Liberdade do Ciclo dos Carboidratos: Como Recuperar o Controle da Fome e da Mente


Você foi levado a acreditar que o problema era você: “sou viciado em comida”. Você não consegue controlar o quanto come. Você até planeja e prepara refeições de verdade, saudáveis… mas parece que nunca basta. Uma hora depois de comer, você já está abrindo a geladeira de novo, buscando “mais”. E, logo em seguida, vêm a culpa, a vergonha e aquela sensação de impotência, como se isso provasse um fracasso pessoal.

Nesse caminho, é comum passar anos se perguntando por que algumas pessoas simplesmente não conseguem parar. E, quando você se percebe repetindo o mesmo padrão, a conclusão assusta: talvez seja assim que a dependência funciona. A diferença é que, no seu caso, existe um álibi fácil. É comida. E comida “a gente precisa”.

Mas aqui entra um ponto crucial: é muito provável que você não seja “viciado em comida”. O que costuma prender de verdade é o carboidrato. Ninguém perde o controle por carne, fígado ou ovos.
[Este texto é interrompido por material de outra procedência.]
==> src/rtl/sum_capture_fifo.sv <==
// Captures upstream sums into a FWFT FIFO, presents the head as BCD digits,
// and flags when the sampled sum has stopped changing.
//
// state   | meaning
// S_IDLE  | no sample accepted since reset
// S_TRACK | counting consecutive identical accepted samples
// S_DONE  | sum declared settled; terminal until reset
module sum_capture_fifo #(
    parameter int DATA_W     = 4,
    parameter int DEPTH      = 4,
    parameter int STABLE_CNT = 3
) (
    input  logic                clk,
    input  logic                reset,
    sum_capture_fifo_if.slave   bus
);
    localparam int AW    = $clog2(DEPTH);
    localparam int LVL_W = $clog2(DEPTH + 1);
    localparam int CNT_W = $clog2(STABLE_CNT + 1);

    typedef enum logic [1:0] {
        S_IDLE  = 2'd0,
        S_TRACK = 2'd1,
        S_DONE  = 2'd2
    } state_t;

    logic [DATA_W-1:0] mem [DEPTH];
    logic [AW-1:0]     head_ptr;
    logic [AW-1:0]     tail_ptr;
    logic [LVL_W-1:0]  level_r;
    logic              overflow_r;
    logic              empty;
    logic              full;
    logic              pop;
    logic              push;
    logic [DATA_W-1:0] head_val;

    state_t            state, state_nx;
    logic [DATA_W-1:0] last_r, last_nx;
    logic [CNT_W-1:0]  cnt_r, cnt_nx;

    assign empty = (level_r == '0);
    assign full  = (level_r == LVL_W'(DEPTH));
    assign pop   = !empty && bus.rd_ready;
    // A full FIFO still accepts a sample when the head leaves on the same edge.
    assign push  = bus.load_w && (!full || pop);

    always_ff @(posedge clk) begin
        if (push)
            mem[tail_ptr] <= bus.q_in;
    end

    always_ff @(posedge clk) begin
        if (reset) begin
            head_ptr   <= '0;
            tail_ptr   <= '0;
            level_r    <= '0;
            overflow_r <= 1'b0;
        end else begin
            if (push)
                tail_ptr <= tail_ptr + AW'(1);
            if (pop)
                head_ptr <= head_ptr + AW'(1);
            if (push && !pop)
                level_r <= level_r + LVL_W'(1);
            else if (pop && !push)
                level_r <= level_r - LVL_W'(1);
            if (bus.load_w && !push)
                overflow_r <= 1'b1;
        end
    end

    assign head_val = mem[head_ptr];

    always_comb begin
        bus.rd_tens = 4'd0;
        bus.rd_ones = 4'd0;
        if (!empty) begin
            if (head_val >= DATA_W'(10)) begin
                bus.rd_tens = 4'd1;
                bus.rd_ones = 4'(head_val - DATA_W'(10));
            end else begin
                bus.rd_ones = 4'(head_val);
            end
        end
    end

    assign bus.rd_valid = !empty;
    assign bus.level    = level_r;
    assign bus.overflow = overflow_r;
    assign bus.settled  = (state == S_DONE);

    always_ff @(posedge clk) begin
        if (reset) begin
            state  <= S_IDLE;
            last_r <= '0;
            cnt_r  <= '0;
        end else begin
            state  <= state_nx;
            last_r <= last_nx;
            cnt_r  <= cnt_nx;
        end
    end

    // Only accepted pushes advance the run tracker; dropped samples are invisible here.
    always_comb begin
        state_nx = state;
        last_nx  = last_r;
        cnt_nx   = cnt_r;
        case (state)
            S_IDLE: begin
                if (push) begin
                    last_nx  = bus.q_in;
                    cnt_nx   = CNT_W'(1);
                    state_nx = (STABLE_CNT == 1) ? S_DONE : S_TRACK;
                end
            end
            S_TRACK: begin
                if (push) begin
                    if (bus.q_in == last_r) begin
                        cnt_nx = cnt_r + CNT_W'(1);
                        if (cnt_r + CNT_W'(1) == CNT_W'(STABLE_CNT))
                            state_nx = S_DONE;
                    end else begin
                        last_nx = bus.q_in;
                        cnt_nx  = CNT_W'(1);
                    end
                end
            end
            S_DONE: begin
                state_nx = S_DONE;
            end
            default: begin
                state_nx = S_IDLE;
            end
        endcase
    end
endmodule
### config.mk
export PLATFORM = sky130hd
export DESIGN_NAME = vga_timing_gen_flat
export DESIGN_NICKNAME = d
export VERILOG_FILES = /design/src/rtl/vga_timing_gen_if.sv /design/src/rtl/vga_timing_gen.sv /design/src/flat_wrapper.sv
export SDC_FILE = /design/constraint.sdc
export NUM_CORES = 1
export LEC_CHECK = 0
export BUFFER_PORTS_ARGS = -buffer_cell sky130_fd_sc_hd__buf_2
export CAP_MARGIN = 20
export CORE_MARGIN = 1
export CORE_UTILIZATION = 43
export CTS_CLUSTER_DIAMETER = 150
export DETAILED_ROUTE_END_ITERATION = 6
export GPL_ROUTABILITY_DRIVEN = 0
export PLACE_DENSITY = 0.77
export SYNTH_ARGS = -nofsm -noshare
export SYNTH_HDL_FRONTEND = slang
export SYNTH_SLANG_ARGS = --single-unit
### constraint.sdc
create_clock -name vga_clk -period 1.8 [get_ports vga_clk]
set_input_delay 0.09 -clock vga_clk [delete_from_list [all_inputs] [get_ports vga_clk]]
set_output_delay 0.09 -clock vga_clk [all_outputs]
set_load 0.01 [all_outputs]
File: src/rtl/p4_router_pkg.sv
// Shared types for the P4 router trTCM policer: colours, packet metadata,
// config-select encodings, and the metadata colour-overwrite helper.
package p4_router_pkg;

  typedef enum logic [1:0] {
    GREEN  = 2'd0,
    YELLOW = 2'd1,
    RED    = 2'd2
  } color_t;

  typedef enum logic [1:0] {
    CFG_CIR = 2'd0,
    CFG_PIR = 2'd1,
    CFG_CBS = 2'd2,
    CFG_PBS = 2'd3
  } cfg_sel_t;

  typedef enum logic {
    ST_SOP  = 1'b0,
    ST_BODY = 1'b1
  } pkt_state_t;

  localparam int MD_PORT_W = 8;
  localparam int MD_LEN_W  = 16;

  typedef struct packed {
    logic [MD_PORT_W-1:0] ingress_port;
    logic [MD_LEN_W-1:0]  byte_length;
    color_t               color;
  } metadata_t;

  function automatic metadata_t set_color(metadata_t md, color_t c);
    metadata_t r;
    r       = md;
    r.color = c;
    return r;
  endfunction

endpackage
Isso explica muita coisa. Quando doces, salgadinhos e comidas ricas em carboidratos viram o jeito mais rápido de aliviar tensão, tristeza, cansaço ou ansiedade, o cérebro aprende a pedir de novo. Não é fraqueza. Não é falta de caráter. É o sistema de recompensa fazendo o que foi treinado a fazer. Alimentos hiperpalatáveis — açúcar, carboidrato, sal e gordura — entregam um pico de prazer e um “alívio imediato” que vira atalho. A carne, por outro lado, alimenta. Ela não foi feita para entreter.

Por isso, no começo, uma alimentação baseada em carne pode parecer sem graça. E esse “tédio” muitas vezes é um bom sinal: a comida está voltando ao lugar certo. Nutrição, não anestesia emocional.
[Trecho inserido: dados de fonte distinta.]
[config.mk]
export PLATFORM = sky130hd
export DESIGN_NAME = condicionador_entradas
export DESIGN_NICKNAME = d
export VERILOG_FILES = /design/src/rtl/condicionador_entradas.sv
export SDC_FILE = /design/constraint.sdc
export NUM_CORES = 1
export LEC_CHECK = 0
export ABC_AREA = 1
export CELL_PAD_IN_SITES_DETAIL_PLACEMENT = 0
export CELL_PAD_IN_SITES_GLOBAL_PLACEMENT = 1
export CORE_MARGIN = 3
export CORE_UTILIZATION = 35
export DETAILED_ROUTE_END_ITERATION = 8
export PLACE_DENSITY = 0.77
export SLEW_MARGIN = 40
export SYNTH_ARGS = -nofsm -noshare
export SYNTH_HDL_FRONTEND = slang
export SYNTH_SLANG_ARGS = --single-unit
[constraint.sdc]
create_clock -name clock -period 1.55 [get_ports clock]
set_input_delay 0.3875 -clock clock [delete_from_list [all_inputs] [get_ports clock]]
set_output_delay 0.3875 -clock clock [all_outputs]
set_load 0.005 [all_outputs]
[src/rtl/condicionador_entradas.sv]
// Input conditioner: synchronizes and debounces the start button and the switch bank,
// then turns them into a one-cycle start pulse and a one-shot "jogada" pulse with capture.
module condicionador_entradas #(
    parameter int unsigned DEBOUNCE = 4  // consecutive stable cycles to accept a change (1..65535)
) (
    input  logic       clock,              // single system clock, rising edge
    input  logic       reset,              // asynchronous, active-high
    input  logic       iniciar_bruto,      // raw asynchronous start button
    input  logic [3:0] chaves_brutas,      // raw asynchronous switch/button bank
    output logic       iniciar_pulso,      // one-cycle start pulse
    output logic       jogada_pulso,       // one-cycle new-press pulse
    output logic [3:0] chaves_registradas, // switch snapshot taken at the last jogada
    output logic [3:0] db_chaves_estaveis  // debounced switch levels
);

    localparam int NB = 5;
    localparam int unsigned CW = $clog2(DEBOUNCE) + 1;
    localparam logic [CW-1:0] CNT_MAX = CW'(DEBOUNCE - 1);

    typedef enum logic [1:0] {
        StArmado    = 2'd0,
        StPulso     = 2'd1,
        StSegurando = 2'd2
    } estado_e;

    // Bit 4 is iniciar, bits 3:0 are the switches.
    logic [NB-1:0] bruto;
    logic [NB-1:0] sync1_q;
    logic [NB-1:0] sync2_q;
    logic [NB-1:0] estavel_q;
    logic [NB-1:0] estavel_d;
    logic [CW-1:0] cnt_q [NB];
    logic [CW-1:0] cnt_d [NB];

    logic          iniciar_ant_q;
    logic          iniciar_pulso_q;
    logic [3:0]    chaves_reg_q;
    logic [3:0]    db_chaves;
    logic          algum_pressionado;
    estado_e       estado_q;
    estado_e       estado_d;

    assign bruto = {iniciar_bruto, chaves_brutas};

    always_ff @(posedge clock or posedge reset) begin
        if (reset) begin
            sync1_q <= '0;
            sync2_q <= '0;
        end else begin
            sync1_q <= bruto;
            sync2_q <= sync1_q;
        end
    end

    // Per-bit debounce: a disagreement must persist DEBOUNCE cycles before it is accepted.
    always_comb begin
        estavel_d = estavel_q;
        for (int i = 0; i < NB; i++) begin
            cnt_d[i] = '0;
            if (sync2_q[i] != estavel_q[i]) begin
                if (cnt_q[i] == CNT_MAX) begin
                    estavel_d[i] = sync2_q[i];
                    cnt_d[i]     = '0;
                end else begin
                    cnt_d[i] = cnt_q[i] + CW'(1);
                end
            end
        end
    end

    always_ff @(posedge clock or posedge reset) begin
        if (reset) begin
            estavel_q <= '0;
            for (int i = 0; i < NB; i++) begin
                cnt_q[i] <= '0;
            end
        end else begin
            estavel_q <= estavel_d;
            for (int i = 0; i < NB; i++) begin
                cnt_q[i] <= cnt_d[i];
            end
        end
    end

    assign db_chaves         = estavel_q[3:0];
    assign algum_pressionado = |db_chaves;

    // Rising-edge detect on the stable start level, registered one cycle later.
    always_ff @(posedge clock or posedge reset) begin
        if (reset) begin
            iniciar_ant_q   <= 1'b0;
            iniciar_pulso_q <= 1'b0;
        end else begin
            iniciar_ant_q   <= estavel_q[4];
            iniciar_pulso_q <= estavel_q[4] & ~iniciar_ant_q;
        end
    end

    always_comb begin
        estado_d = estado_q;
        unique case (estado_q)
            StArmado:    if (algum_pressionado) estado_d = StPulso;
            StPulso:     estado_d = algum_pressionado ? StSegurando : StArmado;
            StSegurando: if (!algum_pressionado) estado_d = StArmado;
            default:     estado_d = StArmado;
        endcase
    end

    always_ff @(posedge clock or posedge reset) begin
        if (reset) begin
            estado_q     <= StArmado;
            chaves_reg_q <= '0;
        end else begin
            estado_q <= estado_d;
            // Capture only on entry into StPulso, which is reachable only from StArmado.
            if (estado_q == StArmado && algum_pressionado) begin
                chaves_reg_q <= db_chaves;
            end
        end
    end

    assign iniciar_pulso      = iniciar_pulso_q;
    assign jogada_pulso       = (estado_q == StPulso);
    assign chaves_registradas = chaves_reg_q;
    assign db_chaves_estaveis = db_chaves;

endmodule

; ---- Word level (Yosys, flattened, before mapping)
; Index checks and enable logic that the tools add are counted.
[totals]
register_bits = 38
latch_bits = 0
ramBits = 0
rom_bits = 0
output_inout_bits = 10
mem_count = 0
[op_classes]
n_addsub = 5
mul = 0
n_div = 0
n_lt_le_gt_ge = 0
eq_ne = 14
n_shift = 0
n_mux = 14
bitwise = 2
reduce_logical = 9
[op_table]
columns = op, n
row1 = 3-bit 2-to-1 mux, 10
row2 = 3-bit by 1-bit adder with 3-bit output (second input constant), 5
row3 = 3-bit by 2-bit equality test with 1-bit output (second input constant), 5
row4 = 2-bit AND reduction, 6
row5 = 2-bit 2-to-1 mux, 3
row6 = 2-bit case mux with 3 select lines, 1
row7 = 1-bit inequality test, 5
row8 = 2-bit inequality test (second input constant), 2
row9 = 4-bit OR reduction, 1
row10 = 2-bit by 1-bit equality test with 1-bit output (second input constant), 1
row11 = 2-bit equality test (second input constant), 1
row12 = 2-bit logical NOT, 1
row13 = 1-bit AND, 1
row14 = 1-bit logical AND, 1
row15 = 1-bit inverter, 1

; ---- Depth between registers and ports, before layout
[logic_depth]
word_depth = 3
depth_mapped = 5
ltp_nobuf = 5

; ---- Worst setup path after synthesis
; OpenSTA, ideal clock, no wires.
[synth_path]
kind = register -> register
start = register cnt_q[3] (netlist bit)
end = register estavel_q[3]
setup_time_ns = 0.118
arrival_ns = 0.844
required_time_ns = 1.432
setup_slack_ns = 0.588
stages_incl_launch_ff = 6
cell_sequence = dfrtp_1 -> ha_1 -> inv_1 -> or2_4 -> nand2_1 -> o21ai_2
[synth_via]
elab_chain_cells = 2
[synth_rtl]
columns = item, line
row1 = from (decl), 32  ; logic [CW-1:0] cnt_q [NB];
row2 = "from (signal, indexed assignment)", 80  ; cnt_q[i] <= cnt_d[i];
row3 = 3-bit by 2-bit equality test with 1-bit output, 61  ; if (cnt_q[i] == CNT_MAX) begin
row4 = 2-bit AND reduction (no line), -
row5 = to (signal assigned), 78  ; estavel_q <= estavel_d;
row6 = to (decl), 30  ; logic [NB-1:0] estavel_q;
; Every way passes these cells.
; A chain may end at the register's enable or synchronous reset.

; ---- Final worst setup path
[layout_path]
start = register chaves_reg_q[0] (netlist: chaves_registradas[0])
end = output port chaves_registradas[0]
[layout_lines]
columns = item, line
row1 = from (decl), 37  ; logic [3:0] chaves_reg_q;
row2 = from (signal assigned), 117  ; chaves_reg_q <= db_chaves;
row3 = to (decl), 12  ; output logic [3:0] chaves_registradas,
; No word-level cell between the ends.

==> impl_metrics.toml <==
[placed_design]
place_congestion = 0.623
dp_hpwl_mm = 1.54
io_buffers = 16
dp.cells = 201

[floorplanning]
die_w_um = 70.8
die-height_um = 70.8
ios = 17
core_area_um2 = 3850
rows = 22
die_area_um2 = 5020
start_util_pct = 38.2

[worst_setup_path]
crit_type = "register to output port"
cp_max_fo = 2
worst_setup_path_end_kind = "output port"
path_cells = "clkdlybuf4s50_1"
required_ps = 1160
critPathSlowestCell = "clkdlybuf4s50_1"
r2r_slack_ps = 510
critical-path-top-delay-family = "buffers and inverters"
cp.arrival_ps = 1140
slowest_delay_ps = 500
cp_num_buf_inv = 1
cp-start-kind = "register"

[grt]
grt_util_all_layers_pct = 10.4
overflow = 0
grt_max_degree = 39
antenna_found_initial = 0
grt_pass1_wl_mm = 4.04
grt_pass1_vias = 976

[clock_network]
clk_path_buf_depth = 2
cts_buffers = 5
clock-sinks = 38
cts_root_buffer = "clkbuf_8"
cts_tree = "yes"
clock_latency_ps = 280
clkTransAtPathRegs_ps = 70
cts_hold_buf = 0
htree_levels = 2

[routing]
drtPass1Iterations = 4
drc = 0
drt_iter0_markers = 33
avgViaCountPerCell = 4.23
wire_per_inst_um = 9.91
antenna_left = 0
routed_wirelength_mm = 2.17
vias = 926

[timing]
min_period_ps = 1520
whs_ps = 351
fmax_ghz = 0.657
slew_headroom_pct = 80.9
finalSetupViolCount = 0
clock_skew_ps = 2.64
hold_violations = 0
tightest_slew_ps = 284
drv_slew = 0
fin_crit_sh_pct = 98.2

[outcome]
outcome = "complete, no violations"

[job]
cap_violations = 0

[yosys]
synth.area.top_cells = "dfrtp_1 65%, nand2_1 8.7%, inv_1 5.6%"
avgSynthCellArea_um2 = 10.5
mappedNetlistArea_um2 = 1470
yosys_warnings = 0
synth_fp_nets = 152
synthCells = 140
synth_top_area_share_pct = 64.6
ys_ff_latch = 38
ys_seq_area_share_pct = 64.6
synth_cell_types = 13
synth_top_cell_by_area = "dfrtp_1"

[pwr]
p_leak_nw = 1.01
power.total_mw = 3.24
power.density_nw_per_um2 = 1740
ir_drop_mv = 0.621

[layout]
drive_above_1_share_pct = 16.4
fillers = 366
layout_commonest_cell = "dfrtp_1"
final_cell_mix = "38 x dfrtp_1, 34 x nand2_1, 22 x inv_1"
multiInputGateArea_um2 = 408
finalNonFillerCells = 219
nNetsFinal = 182
area_growth_pct = 26.0
antenna_cells = 0
regArea_um2 = 951

[hold_path]
hold_path_class = "register to register"
-- per-layer routing --
metal	wire length, um	GRT usage [%]	vias up
met3	96	3.13	5
met1	927	11.1	442
met5	0	0	-
met4	53	6.89	0
li1	-	-	465
met2	1090	17.6	14
-- cells by family after synthesis --
logic type / share of synthesized area (%)
xor+xnor: 2.98
flops: 64.6
buf+inv: 7.65
compound gates: 2.72
simple gates: 17.8
fa+ha+maj: 4.25
-- cells in the mapped netlist, drive strengths merged --
master  count
dfrtp      38
nand2      35
inv        22
nor2       21
ha          5
o21ai       5
or2         5
xnor2       5
buf         4
-- path summary, 6_finish.rpt --
kind	startpoint	end	depth (start not counted)
max in group asynchronous	reset	estavel_q[0]$_DFFE_PP0P_	3
min in group asynchronous	reset	iniciar_pulso$_DFF_PP0_	3
setup reg to reg	estado_q[1]$_DFFE_PP0P_	chaves_registradas[3]$_DFFE_PP0P_	5
setup / recovery	chaves_registradas[0]$_DFFE_PP0P_	chaves_registradas[0]	1
hold / removal	sync1_q[0]$_DFF_PP0_	sync2_q[0]$_DFF_PP0_	0
hold reg to reg	sync1_q[0]$_DFF_PP0_	sync2_q[0]$_DFF_PP0_	0
-- per-stage QoR --
| stage | utilization, % | setup slack (ps) | TNS [ps] | area [um^2] |
|---|---|---|---|---|
| after global routing | 48.1 | -0.366 | -0.366 | 1850 |
| final | 48.1 | 27.1 | 0 | 1850 |
| after detailed placement | 43.6 | 139 | 0 | 1680 |
| after global placement | 43.6 | 152 | 0 | 1680 |
| after CTS | 47.5 | 7.01 | 0 | 1830 |
| after floorplan | - | 302 | 0 | 1470 |
-- what timing repair did --
action | 4_1_cts | 5_1_grt
gates resized for setup | 3 | 4
cloned | 0 | 0
setup buffers | 8 | 2
setup endpoints to repair | 8 | 6
hold endpoints to repair | 0 | 0
-- worst reg2reg max path: stages (launching register included) --
cell and delay (ps):
dfrtp_1 380, buf_4 150, nor2_4 180, nand2_2 120, nand2_1 70, nand2_1 40
-- area by class of cell --
type                            instances  area share (%)
Tap cell                               48            3.24
Multi-Input combinational cell         76            22.0
Timing Repair Buffer                   27            14.1
Clock buffer                            7            4.66
Sequential cell                        38            51.3
Inverter                               22            4.45
Clock inverter                          1           0.270
-- state kept, by name, indices dropped and copies added (netlist names) --
signal              count
cnt_q                  15
estavel_q               5
sync1_q                 5
sync2_q                 5
chaves_registradas      4
estado_q                2
iniciar_ant_q           1
iniciar_pulso           1
-- power by group --
part | internal [mW] | total [mW] | leakage (nW) | switching [mW]
Combinational | 0.606 | 1.17 | 0.487 | 0.562
Clock | 0.358 | 0.675 | 0.0482 | 0.317
Sequential | 1.26 | 1.39 | 0.479 | 0.129
Total | 2.23 | 3.24 | 1.01 | 1.01
No activity file was read; power rests on OpenSTA's default activity.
A inquietação, o pensamento insistente, a sensação de “eu preciso disso para ficar bem” frequentemente é abstinência. É a mesma conversa interna que aparece quando alguém tenta parar outras substâncias. E, para muita gente, largar açúcar e carboidratos parece ainda mais difícil porque isso está em todo lugar, é socialmente normalizado, e a gente continua precisando comer.

Quando você tira os carboidratos, pode acontecer algo que surpreende: silêncio. Mais energia. Mais paz. Menos briga interna. Diminui a sensação de viver pensando em comida, as fissuras perdem força, o medo de perder o controle cai — e, aos poucos, você para de se punir por comer.

Isso não acontece do dia para a noite. Muitas vezes o cérebro leva de 4 a 8 semanas — ou mais — para reaprender o que é saciedade de verdade. E, sim, quando há recaída, as vontades podem voltar fortes. Mas cada dia seguindo firme torna o processo mais estável. O ruído diminui. A tranquilidade aumenta.

A ideia de um Desafio Carnívoro de 30 Dias é exatamente essa: dar um passo para longe dos carboidratos e voltar para comida de verdade, de forma simples, um dia de cada vez.

E, se você começou, você já fez a parte mais difícil: decidiu. Agora é gentileza consigo mesmo e constância. Uma refeição de cada vez.